Evenings with the Great Musicians Lecture: 1st

Event Information

Venue(s):
De Garmo Hall

Price: $4 for the course

Record Information

Status:
Published

Last Updated:
18 December 2025

Performance Date(s) and Time(s)

10 Nov 1874, Evening

Program Details

Included one of Chopin’s nocturnes, op. 37.

Performers and/or Works Performed

2)
aka Fugue, organ, E minor
Composer(s): Handel
3)
aka Moonlight; Quasi una fantasia
Composer(s): Beethoven
4)
aka Bravour-Studien nach Paganini’s Capricen "La Campanella"
Composer(s): Liszt
5)
Composer(s): Chopin
6)
Composer(s): Chopin
7)
Composer(s): Gottschalk
8)
Composer(s): Pattison

Citations

1)
Advertisement: New-York Times, 08 November 1874, 11.

List of subjects for the five lectures; the first: Music as illustrated by the great masters.

2)
Announcement: New-York Times, 09 November 1874, 4.
3)
Announcement: New-Yorker Staats-Zeitung und Herold, 10 November 1874, 5.

“The local music teacher, pianist, and composer, Pattison, gives five lectures at De Garmo’s Hall on the subject of music and composition.

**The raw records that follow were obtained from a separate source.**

[src/rtl/pc_flow_controller.sv]
// pc_flow_controller
//   Control-flow sequencer for the program counter. Each cycle it turns the decoded
//   control-flow op, zero flag and interrupt request into pc_enable/pc_sel/target_addr.
//   It owns the hardware return-address stack (CALL/RET) and single-level interrupt
//   entry/exit.
// Ports
//   clk, rst                 clock (rising edge), asynchronous active-high reset
//   stall, instr_valid       gate the cycle; when either blocks it, nothing moves
//   op, zero_flag            decoded control-flow op and ALU zero flag
//   branch_target, pc_in     decoded target and current PC
//   irq_req                  level interrupt request
//   pc_enable, pc_sel,
//   target_addr, irq_ack     combinational controls to the PC
//   in_isr, stack_overflow,
//   stack_underflow          registered status
module pc_flow_controller #(
  parameter int                ADDR_W      = 19,
  parameter int                STACK_DEPTH = 8,
  parameter logic [ADDR_W-1:0] IRQ_VECTOR  = 19'h00010
) (
  input  logic              clk,
  input  logic              rst,
  input  logic              stall,
  input  logic              instr_valid,
  input  logic [2:0]        op,
  input  logic              zero_flag,
  input  logic [ADDR_W-1:0] branch_target,
  input  logic [ADDR_W-1:0] pc_in,
  input  logic              irq_req,
  output logic              pc_enable,
  output logic [1:0]        pc_sel,
  output logic [ADDR_W-1:0] target_addr,
  output logic              irq_ack,
  output logic              in_isr,
  output logic              stack_overflow,
  output logic              stack_underflow
);

  localparam int IDX_W = $clog2(STACK_DEPTH);
  // sp needs one extra bit so that "full" (sp == STACK_DEPTH) is representable
  localparam int SP_W  = IDX_W + 1;
  localparam logic [SP_W-1:0] SP_FULL = SP_W'(STACK_DEPTH);
  localparam logic [SP_W-1:0] SP_ONE  = SP_W'(1);
  localparam logic [SP_W-1:0] SP_ZERO = SP_W'(0);

  typedef enum logic [0:0] {
    ST_RUN  = 1'b0,
    ST_HALT = 1'b1
  } state_t;

  state_t            state_r, state_nxt_s;
  logic [SP_W-1:0]   sp_r, isr_sp_r, sp_m1_s;
  logic              in_isr_r, ovf_r, unf_r;
  logic [ADDR_W-1:0] stack_r [0:STACK_DEPTH-1];
  logic [ADDR_W-1:0] top_s, push_val_s;
  logic              full_s, empty_s;
  logic              push_s, pop_s, set_isr_s, clr_isr_s, set_ovf_s, set_unf_s;

  assign sp_m1_s = sp_r - SP_ONE;
  assign full_s  = (sp_r == SP_FULL);
  assign empty_s = (sp_r == SP_ZERO);
  assign top_s   = stack_r[sp_m1_s[IDX_W-1:0]];

  assign in_isr          = in_isr_r;
  assign stack_overflow  = ovf_r;
  assign stack_underflow = unf_r;

  // Next-state and PC control decode; interrupt entry pre-empts the current op
  always_comb begin
    pc_enable   = 1'b0;
    pc_sel      = 2'b00;
    target_addr = {ADDR_W{1'b0}};
    irq_ack     = 1'b0;
    state_nxt_s = state_r;
    push_s      = 1'b0;
    pop_s       = 1'b0;
    push_val_s  = {ADDR_W{1'b0}};
    set_isr_s   = 1'b0;
    clr_isr_s   = 1'b0;
    set_ovf_s   = 1'b0;
    set_unf_s   = 1'b0;
    if (rst) begin
      pc_enable = 1'b0;
    end else if (state_r == ST_HALT) begin
      pc_enable = 1'b0;
    end else if (stall || !instr_valid) begin
      pc_enable = 1'b0;
    end else if (irq_req && !in_isr_r && !full_s) begin
      // Return address is the interrupted instruction itself: it was not executed
      pc_enable   = 1'b1;
      pc_sel      = 2'b11;
      target_addr = IRQ_VECTOR;
      irq_ack     = 1'b1;
      push_s      = 1'b1;
      push_val_s  = pc_in;
      set_isr_s   = 1'b1;
    end else begin
      pc_enable = 1'b1;
      case (op)
        3'b001: begin
          if (zero_flag) begin
            pc_sel      = 2'b01;
            target_addr = branch_target;
          end else begin
            pc_sel = 2'b00;
          end
        end
        3'b010: begin
          if (!zero_flag) begin
            pc_sel      = 2'b01;
            target_addr = branch_target;
          end else begin
            pc_sel = 2'b00;
          end
        end
        3'b011: begin
          pc_sel      = 2'b10;
          target_addr = branch_target;
        end
        3'b100: begin
          if (!full_s) begin
            pc_sel      = 2'b10;
            target_addr = branch_target;
            push_s      = 1'b1;
            push_val_s  = pc_in + ADDR_W'(1);
          end else begin
            pc_enable   = 1'b0;
            set_ovf_s   = 1'b1;
            state_nxt_s = ST_HALT;
          end
        end
        3'b101: begin
          if (!empty_s) begin
            pc_sel      = 2'b11;
            target_addr = top_s;
            pop_s       = 1'b1;
            // Popping the frame the interrupt pushed ends the handler
            if (in_isr_r && (sp_m1_s == isr_sp_r)) begin
              clr_isr_s = 1'b1;
            end else begin
              clr_isr_s = 1'b0;
            end
          end else begin
            pc_enable   = 1'b0;
            set_unf_s   = 1'b1;
            state_nxt_s = ST_HALT;
          end
        end
        default: begin
          pc_sel = 2'b00;
        end
      endcase
    end
  end

  // Control state: FSM, stack pointer, interrupt bookkeeping and sticky errors
  always_ff @(posedge clk or posedge rst) begin
    if (rst) begin
      state_r  <= ST_RUN;
      sp_r     <= SP_ZERO;
      isr_sp_r <= SP_ZERO;
      in_isr_r <= 1'b0;
      ovf_r    <= 1'b0;
      unf_r    <= 1'b0;
    end else begin
      state_r <= state_nxt_s;
      if (push_s) begin
        sp_r <= sp_r + SP_ONE;
      end else if (pop_s) begin
        sp_r <= sp_m1_s;
      end
      if (set_isr_s) begin
        in_isr_r <= 1'b1;
        isr_sp_r <= sp_r;
      end else if (clr_isr_s) begin
        in_isr_r <= 1'b0;
      end
      if (set_ovf_s) ovf_r <= 1'b1;
      if (set_unf_s) unf_r <= 1'b1;
    end
  end

  // Return-address storage; contents above sp are don't-care, so no reset
  always_ff @(posedge clk) begin
    if (push_s) begin
      stack_r[sp_r[IDX_W-1:0]] <= push_val_s;
    end
  end

endmodule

The lectures also include some illustrative performances, for which he will be assisted by other artists. The first presentation is this evening.”

4)
Review: New-York Times, 11 November 1874, 4.

“The first of Mr. Pattison’s series of lectures on music, illustrated by the performance of typical compositions, attracted a numerous and appreciative audience to De Garmo’s Hall yesterday evening. The address was offered rather as an introduction to the course than as the elaborate disquisition we shall expect when Mr. Pattison gives his next entertainment, for he dealt with no less than six composers, while intending to devote each after-effort to the consideration of only one. The text was on this account brief, and the illustrations were abundant. Mr. Pattison plays so intelligently and skillfully that his welcome is always cordial. He last night asserted his command of technique by his execution of Handel’s fugue in E minor, his sensibility, reverence of the classic form, and powers of expression by a chaste and finely-shaded reading of the ‘Moonlight’ sonata, and his familiarity with other styles by renderings of Liszt’s ‘Campanella;’ Chopin’s Opus 37 (a nocturne,) and ‘Marche Funebre;’ Gottschalk’s ‘Murmures Eoliens,’ and his own ‘Stormy Petrel.’ Mr. Pattison interprets with exceeding fluency and brilliancy Gottschalk’s compositions, and, in fact, all his work was of the best kind, except perhaps the interpretation of Chopin, which impressed us as rather wanting in imagination. He was much applauded, and in every sense his series of lectures may be considered as having been inaugurated under most favorable auspices.”

5)
Review: New York Herald, 11 November 1874, 7.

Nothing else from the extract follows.